Selling a Car When You Can't Be There: Power of Attorney Explained
by AutoExpert | 2 July, 2025
Let's be real – selling a car is usually pretty simple. You meet up with a buyer, sign some papers, exchange money, and boom, you're done. But life isn't always that convenient, right?
Sometimes the person who owns the car just can't be there when it's time to sell. Maybe they're stuck overseas with the military, or they moved across the country and can't fly back just for a car sale. That's when a power of attorney becomes your best friend.

So What Exactly Is This Thing?
A power of attorney is basically like giving someone a hall pass to handle your business when you can't. It's a legal document that says "Hey, this person can act like they're me for this specific thing." Pretty handy when you think about it.
When You Actually Need One
Here's the deal – most car sales don't need all this extra paperwork. But there are definitely times when it saves the day:
Got someone deployed in the military? They can't exactly hop on a plane from Afghanistan to sell their Honda Civic. A power of attorney lets their spouse or buddy back home handle everything.
What about when someone moves to Florida but their car is still sitting in Michigan? Flying back just to sign papers seems pretty ridiculous. A trusted friend with a power of attorney can take care of it.

Then there are those rough situations – someone's in the hospital after an accident, or dealing with a serious illness. The last thing they need to worry about is showing up to sign car paperwork.
And here's one that catches people off guard: when someone passes away and their family needs to sell the car. The person handling the estate might need a power of attorney to make it all legal.
Sometimes banks get picky about financed cars too. They might want specific paperwork before they'll let the sale go through.

How It Actually Works
When someone uses a power of attorney to sell a car, their chosen person basically becomes them for that transaction. They can sign the title, fill out the bill of sale, deal with all the DMV nonsense – the whole nine yards.
They can even collect the money, which is pretty convenient when you think about it.
Getting Set Up
There are two flavors of power of attorney for this stuff. The limited version is laser-focused on just selling the car and nothing else. The general one gives more wiggle room for handling related issues that might pop up.

Setting it up isn't rocket science, but every state has its own quirks. Some places are super picky about getting everything notarized. Others have special forms you have to use – Alabama has one, California has another. It's like they're all trying to be different just for fun.
The document needs the basics: who's giving the power, who's getting it, what car we're talking about (make, model, VIN number, all that stuff), and exactly what the person can do.
The Real Talk
Look, using a power of attorney can be a total game-changer when life throws you curveballs. It keeps things moving when they'd otherwise be stuck.

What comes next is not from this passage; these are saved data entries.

<file path="config.mk">
export PLATFORM = sky130hd
export DESIGN_NAME = csr_window
export DESIGN_NICKNAME = d
export VERILOG_FILES = /design/src/csr_pkg.sv /design/src/csr_nibble_mux.sv /design/src/csr_window.sv
export SDC_FILE = /design/constraint.sdc
export NUM_CORES = 1
export LEC_CHECK = 0
export BUFFER_PORTS_ARGS = -buffer_cell sky130_fd_sc_hd__buf_2
export CAP_MARGIN = 10
export CORE_UTILIZATION = 49
export DETAILED_ROUTE_END_ITERATION = 6
export GPL_TIMING_DRIVEN = 0
export MAX_ROUTING_LAYER = met4
export PLACE_DENSITY = 0.89
export SYNTH_ARGS = -nofsm -noshare
export SYNTH_HDL_FRONTEND = slang
export SYNTH_SLANG_ARGS = --single-unit
</file>
<file path="constraint.sdc">
create_clock -name clk -period 1.7 [get_ports clk]
set_input_delay 0.085 -clock clk [delete_from_list [all_inputs] [get_ports clk]]
set_output_delay 0.085 -clock clk [all_outputs]
set_load 0.05 [all_outputs]
</file>
<file path="src/csr_pkg.sv">
// package: address map, field layout and reset values of the cpu control space
package csr_pkg;
    localparam logic [6:0] CSR_SPACE_LO     = 7'h74; // first control address
    localparam logic [6:0] CSR_SPACE_HI     = 7'h7f; // last control address
    localparam logic [6:0] CSR_ADDR_NIB3    = 7'h74; // most significant nibble
    localparam logic [6:0] CSR_ADDR_NIB2    = 7'h75;
    localparam logic [6:0] CSR_ADDR_NIB1    = 7'h76;
    localparam logic [6:0] CSR_ADDR_NIB0    = 7'h77; // least significant nibble
    localparam logic [6:0] CSR_WINDOW       = 7'h78; // window nibble
    localparam int         CSR_AR_FULL_W    = 16;    // printed register width
    localparam int         CSR_AR_EFF_W     = 11;    // default effective width
    localparam int         CSR_NIB_W        = 4;     // nibble width
    localparam int         CSR_STK_IDX_W    = 3;     // stack index width
    localparam int         CSR_FILE_ADDR_W  = 7;     // peripheral file address
    localparam logic [15:0] CSR_AR_RESET    = 16'h0000;
    localparam logic [3:0]  CSR_NIB_ZERO    = 4'h0;
    // datapath operations issued by the decoder
    typedef enum logic [3:0] {
        CSR_OP_NONE      = 4'b0000,
        CSR_OP_TBL_1ST   = 4'b0001, // table read, first cycle
        CSR_OP_TBL_2ND   = 4'b0010, // table read, second cycle
        CSR_OP_PUSH      = 4'b0011,
        CSR_OP_POP       = 4'b0100,
        CSR_OP_JUMP      = 4'b0101,
        CSR_OP_CALL      = 4'b0110,
        CSR_OP_INC       = 4'b0111,
        CSR_OP_BUF_LOAD  = 4'b1000, // table buffer into register
        CSR_OP_BUF_FETCH = 4'b1001, // register into table buffer
        CSR_OP_FILE_RD   = 4'b1010,
        CSR_OP_FILE_WR   = 4'b1011
    } csr_op_e;
endpackage

</file>
<file path="src/csr_nibble_mux.sv">
// module: nibble read selection with fixed-zero masking of address register
`timescale 1ns/1ps
module csr_nibble_mux
    import csr_pkg::*;
#(
    parameter int EFF_W = CSR_AR_EFF_W
) (
    input  wire logic [15:0] ar_value,
    input  wire logic [3:0]  win_value,
    input  wire logic [6:0]  addr,
    output logic      [3:0]  rd_nibble,
    output logic             hit
);
    logic [15:0] masked; // high bits forced to zero

    // mask above effective width
    always_comb begin
        masked = ar_value & ((16'h0001 << EFF_W) - 16'h0001);
    end

    // decode control space for any bank
    always_comb begin
        hit = (addr >= CSR_SPACE_LO) && (addr <= CSR_SPACE_HI);
        unique case (addr)
            CSR_ADDR_NIB3: rd_nibble = masked[15:12];
            CSR_ADDR_NIB2: rd_nibble = masked[11:8];
            CSR_ADDR_NIB1: rd_nibble = masked[7:4];
            CSR_ADDR_NIB0: rd_nibble = masked[3:0];
            CSR_WINDOW:    rd_nibble = win_value;
            default:       rd_nibble = CSR_NIB_ZERO;
        endcase
    end
endmodule

</file>
<file path="src/csr_window.sv">
// module: address register and window nibble of the cpu control space
`timescale 1ns/1ps

module csr_window
    import csr_pkg::*;
#(
    parameter int EFF_W = CSR_AR_EFF_W // 11 or 10 by variant
) (
    input  wire logic                       clk,
    input  wire logic                       reset,
    // data memory port, bank deliberately not an input
    input  wire logic [6:0]                 dm_addr,
    input  wire logic                       dm_wr,
    input  wire logic [3:0]                 dm_wdata,
    input  wire logic                       dm_rd,
    output logic      [3:0]                 dm_rdata,
    output logic                            dm_hit,
    // decoder operation strobe
    input  wire logic [3:0]                 op,
    input  wire logic [CSR_FILE_ADDR_W-1:0] op_file_addr,
    // stack side
    input  wire logic [CSR_STK_IDX_W-1:0]   stack_index,
    output logic                            stk_dec,
    output logic                            stk_inc,
    output logic                            stk_wr,
    output logic      [15:0]                stk_wdata,
    input  wire logic [15:0]                stk_rdata,
    // program counter / memory side
    output logic                            pc_load,
    output logic                            pc_call,
    output logic      [15:0]                pc_target,
    output logic                            rom_rd,
    output logic      [15:0]                rom_addr,
    input  wire logic [15:0]                rom_data,
    // table buffer
    input  wire logic [15:0]                table_buffer,
    output logic                            tbuf_wr,
    output logic      [15:0]                tbuf_wdata,
    // peripheral file
    output logic                            pf_rd,
    output logic                            pf_wr,
    output logic      [CSR_FILE_ADDR_W-1:0] pf_addr,
    output logic      [3:0]                 pf_wdata,
    input  wire logic [3:0]                 pf_rdata
);
    localparam logic [15:0] AR_MASK = (16'h0001 << EFF_W) - 16'h0001;

    csr_op_e      cur_op;      // decoded operation
    logic [15:0]  ar_q;        // address register
    logic [15:0]  ar_d;
    logic [3:0]   win_q;       // window nibble, no reset
    logic [3:0]   win_d;
    logic         pf_rd_q;     // file read issued last cycle
    logic         pf_rd_d;
    logic         tbl_q;       // table read second cycle pending fetch
    logic         tbl_d;
    logic [3:0]   rd_nib;      // combinational read nibble
    logic         hit;         // control space decode

    // output registers
    logic [3:0]   dm_rdata_q, dm_rdata_d;
    logic         dm_hit_q, dm_hit_d;
    logic         stk_dec_q, stk_dec_d;
    logic         stk_inc_q, stk_inc_d;
    logic         stk_wr_q, stk_wr_d;
    logic [15:0]  stk_wdata_q, stk_wdata_d;
    logic         pc_load_q, pc_load_d;
    logic         pc_call_q, pc_call_d;
    logic [15:0]  pc_target_q, pc_target_d;
    logic         rom_rd_q, rom_rd_d;
    logic [15:0]  rom_addr_q, rom_addr_d;
    logic         tbuf_wr_q, tbuf_wr_d;
    logic [15:0]  tbuf_wdata_q, tbuf_wdata_d;
    logic         pf_wr_q, pf_wr_d;
    logic [CSR_FILE_ADDR_W-1:0] pf_addr_q, pf_addr_d;
    logic [3:0]   pf_wdata_q, pf_wdata_d;

    assign cur_op = csr_op_e'(op);

    // read selection shared with the decode
    csr_nibble_mux #(
        .EFF_W     (EFF_W)
    ) u_mux (
        .ar_value  (ar_q),
        .win_value (win_q),
        .addr      (dm_addr),
        .rd_nibble (rd_nib),
        .hit       (hit)
    );

    // next state of the address register
    always_comb begin
        ar_d = ar_q;
        if (dm_wr) begin
            unique case (dm_addr)
                CSR_ADDR_NIB3: ar_d[15:12] = dm_wdata;
                CSR_ADDR_NIB2: ar_d[11:8]  = dm_wdata;
                CSR_ADDR_NIB1: ar_d[7:4]   = dm_wdata;
                CSR_ADDR_NIB0: ar_d[3:0]   = dm_wdata;
                default:       ar_d        = ar_q;
            endcase
        end
        unique case (cur_op)
            CSR_OP_POP:      ar_d = stk_rdata;
            CSR_OP_INC:      ar_d = ar_q + 16'h0001;
            CSR_OP_BUF_LOAD: ar_d = table_buffer;
            default:         ;
        endcase
        ar_d = ar_d & AR_MASK;
    end

    // address register, cleared by reset
    always_ff @(posedge clk) begin
        if (reset) begin
            ar_q <= CSR_AR_RESET;
        end else begin
            ar_q <= ar_d;
        end
    end

    // next state of the window nibble
    always_comb begin
        win_d = win_q;
        if (dm_wr && dm_addr == CSR_WINDOW) begin
            win_d = dm_wdata;
        end
        if (pf_rd_q) begin
            win_d = pf_rdata;
        end
    end

    // flags for operations answered on the second edge
    always_comb begin
        pf_rd_d = (cur_op == CSR_OP_FILE_RD);
        tbl_d   = (cur_op == CSR_OP_TBL_1ST);
    end

    // flags cleared by reset so no stale fetch follows it
    always_ff @(posedge clk) begin
        if (reset) begin
            pf_rd_q <= 1'b0;
            tbl_q   <= 1'b0;
        end else begin
            pf_rd_q <= pf_rd_d;
            tbl_q   <= tbl_d;
        end
    end

    // read answer and decode flag, one cycle after the access
    always_comb begin
        dm_rdata_d = CSR_NIB_ZERO;                // idle cycles read zero
        if (dm_rd) begin
            dm_rdata_d = rd_nib;
        end
        dm_hit_d   = hit;
    end

    // data memory answer registers
    always_ff @(posedge clk) begin
        if (reset) begin
            dm_rdata_q <= CSR_NIB_ZERO;
            dm_hit_q   <= 1'b0;
        end else begin
            dm_rdata_q <= dm_rdata_d;
            dm_hit_q   <= dm_hit_d;
        end
    end

    // stack strobes; push lowers the index before storing
    always_comb begin
        stk_dec_d   = 1'b0;
        stk_inc_d   = 1'b0;
        stk_wr_d    = 1'b0;
        stk_wdata_d = stk_wdata_q;                // data holds between pushes
        // one operation per cycle reaches the stack
        unique case (cur_op)
            CSR_OP_TBL_1ST: begin
                stk_dec_d = 1'b1;                 // borrow a level
            end
            CSR_OP_TBL_2ND: begin
                stk_inc_d = 1'b1;                 // give the level back
            end
            CSR_OP_PUSH: begin
                stk_dec_d   = 1'b1;
                stk_wr_d    = 1'b1;
                stk_wdata_d = ar_q & AR_MASK;
            end
            CSR_OP_POP: begin
                stk_inc_d = 1'b1;
            end
            CSR_OP_CALL: begin
                stk_dec_d = 1'b1;                 // room for return address
            end
            default: ;
        endcase
    end

    // stack strobe registers
    always_ff @(posedge clk) begin
        if (reset) begin
            stk_dec_q   <= 1'b0;
            stk_inc_q   <= 1'b0;
            stk_wr_q    <= 1'b0;
            stk_wdata_q <= CSR_AR_RESET;
        end else begin
            stk_dec_q   <= stk_dec_d;
            stk_inc_q   <= stk_inc_d;
            stk_wr_q    <= stk_wr_d;
            stk_wdata_q <= stk_wdata_d;
        end
    end

    // indirect jump and call, target from the address register
    always_comb begin
        pc_load_d   = 1'b0;
        pc_call_d   = 1'b0;
        pc_target_d = pc_target_q;                // target holds between uses
        // both branch kinds take the masked register
        if (cur_op == CSR_OP_JUMP) begin
            pc_load_d   = 1'b1;
            pc_target_d = ar_q & AR_MASK;
        end
        if (cur_op == CSR_OP_CALL) begin
            pc_call_d   = 1'b1;
            pc_target_d = ar_q & AR_MASK;
        end
    end

    // program counter request registers
    always_ff @(posedge clk) begin
        if (reset) begin
            pc_load_q   <= 1'b0;
            pc_call_q   <= 1'b0;
            pc_target_q <= CSR_AR_RESET;
        end else begin
            pc_load_q   <= pc_load_d;
            pc_call_q   <= pc_call_d;
            pc_target_q <= pc_target_d;
        end
    end

    // table read address and buffer transfers
    always_comb begin
        rom_rd_d     = 1'b0;
        rom_addr_d   = rom_addr_q;                // address holds after fetch
        tbuf_wr_d    = 1'b0;
        tbuf_wdata_d = tbuf_wdata_q;              // word holds after write
        if (cur_op == CSR_OP_TBL_1ST) begin
            rom_rd_d   = 1'b1;
            rom_addr_d = ar_q & AR_MASK;
        end
        if (cur_op == CSR_OP_BUF_FETCH) begin
            tbuf_wr_d    = 1'b1;
            tbuf_wdata_d = ar_q & AR_MASK;
        end
        // a pending table word wins over a fetch
        if (tbl_q) begin
            // rom word arrives in the same cycle as the registered address
            tbuf_wr_d    = 1'b1;
            tbuf_wdata_d = rom_data;
        end
    end

    // program memory and table buffer registers
    always_ff @(posedge clk) begin
        if (reset) begin
            rom_rd_q     <= 1'b0;
            rom_addr_q   <= CSR_AR_RESET;
            tbuf_wr_q    <= 1'b0;
            tbuf_wdata_q <= CSR_AR_RESET;
        end else begin
            rom_rd_q     <= rom_rd_d;
            rom_addr_q   <= rom_addr_d;
            tbuf_wr_q    <= tbuf_wr_d;
            tbuf_wdata_q <= tbuf_wdata_d;
        end
    end

    // peripheral file transfers through the window
    always_comb begin
        pf_wr_d    = 1'b0;
        pf_addr_d  = pf_addr_q;                   // address holds between uses
        pf_wdata_d = pf_wdata_q;
        // read and write share one address register
        if (cur_op == CSR_OP_FILE_RD) begin
            pf_addr_d = op_file_addr;
        end
        if (cur_op == CSR_OP_FILE_WR) begin
            pf_wr_d    = 1'b1;
            pf_addr_d  = op_file_addr;
            pf_wdata_d = win_q;
        end
    end

    // peripheral file request registers
    always_ff @(posedge clk) begin
        if (reset) begin
            pf_wr_q    <= 1'b0;
            pf_addr_q  <= '0;
            pf_wdata_q <= CSR_NIB_ZERO;
        end else begin
            pf_wr_q    <= pf_wr_d;
            pf_addr_q  <= pf_addr_d;
            pf_wdata_q <= pf_wdata_d;
        end
    end

    // window keeps its value through any reset
    always_ff @(posedge clk) begin
        win_q <= win_d;
    end

    // outputs straight from flip-flops
    assign dm_rdata   = dm_rdata_q;
    assign dm_hit     = dm_hit_q;
    assign stk_dec    = stk_dec_q;
    assign stk_inc    = stk_inc_q;
    assign stk_wr     = stk_wr_q;
    assign stk_wdata  = stk_wdata_q;
    assign pc_load    = pc_load_q;
    assign pc_call    = pc_call_q;
    assign pc_target  = pc_target_q;
    assign rom_rd     = rom_rd_q;
    assign rom_addr   = rom_addr_q;
    assign tbuf_wr    = tbuf_wr_q;
    assign tbuf_wdata = tbuf_wdata_q;
    assign pf_rd      = pf_rd_q;
    assign pf_wr      = pf_wr_q;
    assign pf_addr    = pf_addr_q;
    assign pf_wdata   = pf_wdata_q;
endmodule

</file>
==> results of run 1 <==
==> flip-flops by register name, indices dropped and copies added, names as in the netlist, 4 cells and up <==
name / flops
tbuf_wdata: 16
ar_q: 11
pc_target: 11
rom_addr: 11
stk_wdata: 11
pf_addr: 7
dm_rdata: 4
pf_wdata: 4
win_q: 4
==> critical path: stages <==
cell and delay (ns):
sky130_fd_sc_hd__dlygate4sd3_1 0.54, sky130_fd_sc_hd__buf_2 0.15, sky130_fd_sc_hd__or4b_4 0.49, sky130_fd_sc_hd__nor2_2 0.20, sky130_fd_sc_hd__a21o_1 0.24
==> cells in the final DEF, fill, tap and decap left out, drive strengths merged, types with 12 or more instances in the layout <==
cell and n:
mux2i 31, nand2 73, nor2 37, and2 12
dfxtp 85, conb 15, dlygate4sd3 13, clkbuf 30
buf 174, o21ai 24, a21oi 38, nand3 16
==> routing by layer <==
metal | up-vias | share of wire, % | track usage [%]
met2 | 247 | 50 | 45.92
met3 | 54 | 7.2 | 4.509
met5 | - | 0 | -
met4 | 0 | 3.5 | 19.32
met1 | 2036 | 40 | 34.95
li1 | 2037 | - | -
==> path summary, 6_finish.rpt <==
path | slack [ns] | endpoint | start
worst max-delay path | 0.07 | win_q[3] | dm_addr[2]
worst min-delay path | -0.0009 | win_q[3] | pf_rdata[3]
worst max register to register | 0.13 | ar_q[9] | ar_q[0]
worst min register to register | 0.45 | pf_addr[0] | pf_addr[0]
==> where the power goes <==
part           internal, W  switching, W  total [W]  leakage [nW]
Combinational     0.000239      0.000433   0.000672          1.66
Clock             0.000755      0.000783    0.00154         0.105
Sequential         0.00214     0.0000320    0.00217         0.724
==> cell usage after synthesis, types with 4 or more instances <==
cell type,instances,share of area [%]
sky130_fd_sc_hd__o31a_1,4,0.83
sky130_fd_sc_hd__dfxtp_1,85,40
sky130_fd_sc_hd__nand3_1,15,1.8
sky130_fd_sc_hd__buf_4,20,3.5
sky130_fd_sc_hd__inv_1,6,0.53
sky130_fd_sc_hd__nor2_1,36,3.2
sky130_fd_sc_hd__o21ai_0,23,2.7
sky130_fd_sc_hd__nor3_1,5,0.59
sky130_fd_sc_hd__edfxtp_1,4,2.8
sky130_fd_sc_hd__buf_2,11,1.3
sky130_fd_sc_hd__mux2_2,4,1.1
sky130_fd_sc_hd__and2_1,12,1.8
sky130_fd_sc_hd__and3_1,5,0.74
sky130_fd_sc_hd__clkbuf_1,21,1.9
sky130_fd_sc_hd__nand2_1,73,6.5
sky130_fd_sc_hd__o211ai_1,5,0.89
sky130_fd_sc_hd__a22oi_1,8,1.4
sky130_fd_sc_hd__mux2i_1,31,7.3
sky130_fd_sc_hd__nor4_1,7,1.0
sky130_fd_sc_hd__nor3b_1,6,1.1
sky130_fd_sc_hd__a22o_1,6,1.2
sky130_fd_sc_hd__a21oi_1,36,4.3
==> what timing repair did <==
action | CTS | global route
hold buffers | 13 | 0
resized for setup | 3 | 13
hold endpoints to repair | 13 | 0
endpoints found under the setup margin | 3 | 4
setup buffers | 0 | 0
==> cell type report <==
| cell class | instances | area (um2) |
|---|---|---|
| flip-flops and latches | 89 | 1824 |
| repair buffers | 153 | 830.8 |
| plain buffers | 53 | 325.3 |
| inverters | 6 | 22.52 |
| fillers | 673 | 2821 |
| clock inverters | 4 | 52.55 |
| multi-input cells | 350 | 2140 |
| well taps | 105 | 131.4 |
| clock buffers | 11 | 151.4 |
==> per-stage QoR <==
step / power (W) / TNS, ns / hold slack, ns
2_1_floorplan: 0.002638 / 0 / 0.1952
3_3_place_gp: 0.002823 / -0.09869 / 0.3157
3_5_place_dp: 0.002838 / -0.2300 / 0.3259
4_1_cts: 0.004339 / 0 / 0.004408
5_1_grt: 0.004502 / -0.003668 / 0.03131
6_report: 0.004378 / 0 / -0.0009139
==> logic make-up (layout without fill, tap and decap cells) <==
| logic type | Yosys count | after routing | share of synthesized area, % |
|---|---|---|---|
| simple gates | 186 | 186 | 22.36 |
| compound gates | 108 | 108 | 16.62 |
| flops | 89 | 89 | 43.06 |
| buf+inv | 62 | 227 | 8.133 |
| mux | 35 | 35 | 8.400 |
| xor+xnor | 5 | 5 | 1.035 |
| fa+ha+maj | 1 | 1 | 0.2957 |
| other cells | 1 | 15 | 0.08865 |
==> out/results.txt, run 1 <==
Result of the run -> complete, but fails checks
Violations in the final reports -> negative hold slack
Slew @ Worst Pin -> 0.6665 ns
Count of buffers from port buffering -> 140
Cell area reported after detailed placement -> 0.005115 mm2
Worst clock skew -> 0.006722 ns
Final hold violation count -> 1
Number of sinks driven by the clock tree -> 89
Largest fanout on the critical path -> 5
Overall die height -> 94.92 um
Drc violations -> 0
Hold WS -> -0.0009139 ns
Final period utilization -> 95.65%
Cells on worst reg2reg path -> 5
Maximum number of pins on one net before global-route repair -> 15
NumNets Final -> 744
Non-Filler Instances -> 771
Source-to-sink clock delay at the later pin of the worst-skew pair -> 0.36 ns
Average size of a mapped cell -> 8.686 um2
Top flip-flop cell by instance count after synthesis -> sky130_fd_sc_hd__dfxtp_1
Final Setup Violations -> 0
Critical path data required time -> 1.78 ns
Drt pass-1 iters -> 5
Hold depth -> 3
Util after Layout -> 66.00%
Worst slack, placed -> -0.1555 ns
Path class of the lowest-slack min-delay path -> in -> reg
Initial antenna violation count -> 0
Die Footprint -> 0.009009 mm2
Average vias per placed instance -> 5.673
Fmax -> 615.0 MHz
Via count of the routed design -> 4374
Last weighted congestion value of the routability-driven placer -> 0.8870
Gr ovfl total -> 0
Final antenna diode count -> 0
Time the final worst path needs with I/O delays and setup -> 1.626 ns
Max Buffers Root-to-Sink -> 2
Data arrival time of the worst path -> 1.70 ns
Synth warn -> 0
Via count of the first global-routing pass -> 4114
Global routing usage summed across all routing layers -> 29.36%
Gate Count Post-Synth -> 487
Summed area of non-filler cells in the final layout -> 0.005478 mm2
Power density normalized to cell area -> 799.2 mW/mm2
Clock tree from TritonCTS -> yes
Static Leakage -> 2.494 nW
Total count of max-transition violations in the final report -> 0
Post-Syn Area -> 0.004230 mm2
DP HPWL -> 8.842 mm
CTS H-tree depth -> 3
Root buffer cell -> sky130_fd_sc_hd__clkbuf_8
EDFF count, synth -> 4
Die extent in x -> 94.92 um
CORE AREA -> 0.008299 mm2
Flops & latches, synth -> 89
Headroom to the max-slew limit -> 55.40%
Fraction of final layout cells with drive strength greater than 1 -> 31.68%
Kind of capture point of the worst setup path -> flip-flop
Number of rows created at floorplan -> 33
Critical path startpoint category -> primary input
TritonCTS Buffers -> 9
Wire length of the first global-routing pass -> 19.40 mm
Worst Slack Setup Final -> 0.07388 ns
Synthesis-to-layout area growth -> 29.49%
Antenna Violating Nets Remaining -> 0
Clock transition at path regs -> 0.09 ns
Start-to-end type of the worst setup path -> in -> reg
Iteration-0 DRC count of the detailed router -> 388
Part of the Yosys area used for sequential elements -> 43.06%
Starting density of the core -> 50.97%
Maximum vdd drop -> 354.8 uV
Number of max-cap violations -> 0
Top-level port count -> 170
Count of different cell masters after synthesis -> 67
Placed Instances -> 746
Wire length after detailed routing -> 12.83 mm
Async S/R FF share, synth -> 0%
Per-cell routed wire length -> 16.64 um
Note: power is estimated with default switching activity, not from simulation.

But let's not pretend it's perfect. You're basically trusting someone else to handle what might be thousands of dollars. That person better be someone you'd trust with your wallet, because that's essentially what you're doing.
Plus, there's extra paperwork, maybe some legal fees, and definitely more complexity than just showing up and signing stuff yourself.
For most people, this is one of those "good to know about but hope you never need it" situations. When you do need it though? It can turn a complete nightmare into something actually manageable.